U.C. Davis Law Review
Philip J. Weiser, The Future of Internet Regulation, 43 U.C. Davis L. Rev. 529 (2009), available at https://scholar.law.colorado.edu/faculty-articles/263.
Policymakers are at a precipice with regard to Internet regulation. The Federal Communications Commission's ("FCC") self-styled adjudication of a complaint that Comcast violated the agency's Internet policy principles (requiring reasonable network management, among other things) clarified that the era of the non-regulation of the Internet is over. Equally clear is that the agency has yet to develop a model of regulation for a new era. As explained in this Article, the old models of regulation - reliance on command-and-control regulation or market forces subject only to antitrust law - are doomed to fail in a dynamic environment where cooperation is necessary to promote effective competition and continued Internet connectivity. Thus, this Article calls for a new model of regulation built around the concept of "co-regulation" - a self-regulatory body subject to public agency oversight - as the best strategy for Internet regulation going forward.

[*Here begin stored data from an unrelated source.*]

Setup of lane 1:
==> flow/design.v <==
module mux32
  (
   input [4:0] sel_i,
   input [31:0] data_i,
   output data_o
   );
   genvar i;
   wire [1:0] data_mux16_w;
   wire       data_mux32_w;
   assign data_mux32_w = (sel_i[4]) ? data_mux16_w[1] : data_mux16_w[0];
   assign data_o = data_mux32_w;
generate
   for(i=0;i<2;i=i+1)
     begin : mux16
	mux16 mux16
	 (
	  .sel_i(sel_i[3:0]),
	  .data_i(data_i[(i*16+15)-:16]),
	  .data_o(data_mux16_w[i])
	  );
     end 
endgenerate  
endmodule
module mux16
  (
   input [3:0] 	sel_i,
   input [15:0] data_i,
   output 	data_o
   );
   genvar 	i;
   wire [3:0] 	data_mux4_w;
   wire [1:0] 	data_mux8_w;
   wire 	data_mux16_w;
   assign data_mux8_w[0] = (sel_i[2]) ? data_mux4_w[1] : data_mux4_w[0];
   assign data_mux8_w[1] = (sel_i[2]) ? data_mux4_w[3] : data_mux4_w[2];
   assign data_mux16_w = (sel_i[3]) ? data_mux8_w[1] : data_mux8_w[0];
generate
   for(i=0;i<4;i=i+1)
     begin : mux4
	mux4 mux4
	 (
	  .sel_i(sel_i[1:0]),
	  .data_i(data_i[(i*4+3)-:4]),
	  .data_o(data_mux4_w[i])
	  );
     end 
endgenerate
   assign data_o = data_mux16_w;
endmodule
module mux4
  (
   input [1:0] sel_i,
   input [3:0] data_i,
   output data_o
   );
   reg 	  data_v;
   always @(*)
     case(sel_i)
       2'b00 : data_v = data_i[0];
       2'b01 : data_v = data_i[1];
       2'b10 : data_v = data_i[2];
       2'b11 : data_v = data_i[3];
     endcase
   assign data_o = data_v;
endmodule
module registers_32x32
  (
   input       clk_i,
   input       reset_ni,
   input       write_enable_i,
   input [4:0] register_addr_a_i,
   input [4:0] register_addr_b_i,
   input [4:0] register_write_i,
   input [31:0] write_data_i,
   output [31:0] read_data_a_o,
   output [31:0] read_data_b_o
   );
   integer 	 i;
   wire [4:0] 	 enable_data_w;
   reg 		 enable_register_v [1:31];
   reg [31:0] 	 register [1:31];
   assign enable_data_w = register_write_i & {5{write_enable_i}};
   always @(*)
     begin
	for(i=1;i<32;i=i+1)
	  begin
	     enable_register_v[i] = 1'b0;
	  end
	for(i=1;i<32;i=i+1)
	  begin
	     if (enable_data_w == i) enable_register_v[i] = 1'b1;
	  end 
     end 
   always @(posedge clk_i or negedge reset_ni)
     begin
	if (!reset_ni)
	  for(i=1;i<32;i=i+1)
	    begin
	       register[i] <= 32'b0;
	    end
	else
	  for(i=1;i<32;i=i+1)
	    begin
	       if (enable_register_v[i])
		 begin
		    register[i] <= write_data_i;
		 end
	    end 
     end 
   wire [31:0] decoded_read_a_data_w;
   wire [31:0] decoded_read_b_data_w;
   genvar      j;
generate
   for(j=0;j<32;j=j+1)
     begin : multiplexer
	mux32 mux32_a
	 (
	  .sel_i(register_addr_a_i),
	  .data_i({register[31][j],
		   register[30][j],
		   register[29][j],
		   register[28][j],
		   register[27][j],
		   register[26][j],
		   register[25][j],
		   register[24][j],
		   register[23][j],
		   register[22][j],
		   register[21][j],
		   register[20][j],
		   register[19][j],
		   register[18][j],
		   register[17][j],
		   register[16][j],
		   register[15][j],
		   register[14][j],
		   register[13][j],
		   register[12][j],
		   register[11][j],
		   register[10][j],
		   register[9][j],
		   register[8][j],
		   register[7][j],
		   register[6][j],
		   register[5][j],
		   register[4][j],
		   register[3][j],
		   register[2][j],
		   register[1][j],
		   1'b0}),
	  .data_o(decoded_read_a_data_w[j])
	  );
	mux32 mux32_b
	 (
	  .sel_i(register_addr_b_i),
	  .data_i({register[31][j],
		   register[30][j],
		   register[29][j],
		   register[28][j],
		   register[27][j],
		   register[26][j],
		   register[25][j],
		   register[24][j],
		   register[23][j],
		   register[22][j],
		   register[21][j],
		   register[20][j],
		   register[19][j],
		   register[18][j],
		   register[17][j],
		   register[16][j],
		   register[15][j],
		   register[14][j],
		   register[13][j],
		   register[12][j],
		   register[11][j],
		   register[10][j],
		   register[9][j],
		   register[8][j],
		   register[7][j],
		   register[6][j],
		   register[5][j],
		   register[4][j],
		   register[3][j],
		   register[2][j],
		   register[1][j],
		   1'b0}),
	  .data_o(decoded_read_b_data_w[j])
	  );
     end 
endgenerate 
   assign read_data_a_o = decoded_read_a_data_w;
   assign read_data_b_o = decoded_read_b_data_w;
endmodule 
clock: 5.74 ns
lec_check: 0
cap_margin: 20
core_margin: 2
core_utilization: 40
slew_margin: 20
run.sh (not shown) runs the stock make flow with config.mk's settings and CLKGATE_MAP_FILE=.
#### Input delta (lane 2 over lane 1)
Settings: setting PLACE_DENSITY to 0.56 for the first time; setting CELL_PAD_IN_SITES_GLOBAL_PLACEMENT to 2 for the first time; setting SETUP_SLACK_MARGIN to 0.95 for the first time; changing CORE_UTILIZATION from 40 to 38; setting GPL_TIMING_DRIVEN to 0 for the first time; changing the clock period (ns, I/O delays scaled along) from 5.74 to 5.92.
### Flow results
- Compared to lane 1, lane 2 has area overhead of the layout relative to synthesis 7.2 points higher.
- Diff lane 1..lane 2 | sequential cell area | unchanged
- Compared with lane 1, lane 2 degrades standard cell core area.
- Compared with lane 1, lane 2 shows a lower worst hold slack.
- Per the comparison of lane 2 with lane 1, setup slack now larger; share of flip-flops with an asynchronous set or reset did not really move; worst path buffer plus inverter count has increased; buffer share of cell area went up 4.7 points.
- Lane 2 vs lane 1, instance count: lane 2 higher
- Highest fanout seen on the critical path sits lower in lane 2 than in lane 1.
- Lane 2 vs. lane 1: sequential group share of total power went down by 2.8 points.
- Lane 2 finished all stages; the layout is clean.
- Having completed the whole flow, lane 1 delivered a layout that passed the timing, DRC and antenna checks.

This Article outlines a three-part strategy for the FCC, or any other authorized agency, to oversee Internet connectivity disputes such as those involving network management practices by broadband providers or Internet backbone interconnection. First, it calls on the FCC to act as a norm entrepreneur, identifying areas where cooperation is essential and setting forth the broad terms that should govern that cooperation. Second, it explains how the FCC could use a model of co-regulation, with a private sector collaborative body operating under its oversight. Third, it recommends that the FCC should exercise ex post adjudicative authority (rather than ex ante rulemaking authority), in tandem with the role played by the private body, to address breakdowns in cooperation and any departures from announced norms. This model, while of particular relevance to the future of Internet regulation, can be applied more broadly, thereby meriting the attention of policymakers and scholars interested in the future of the administrative state.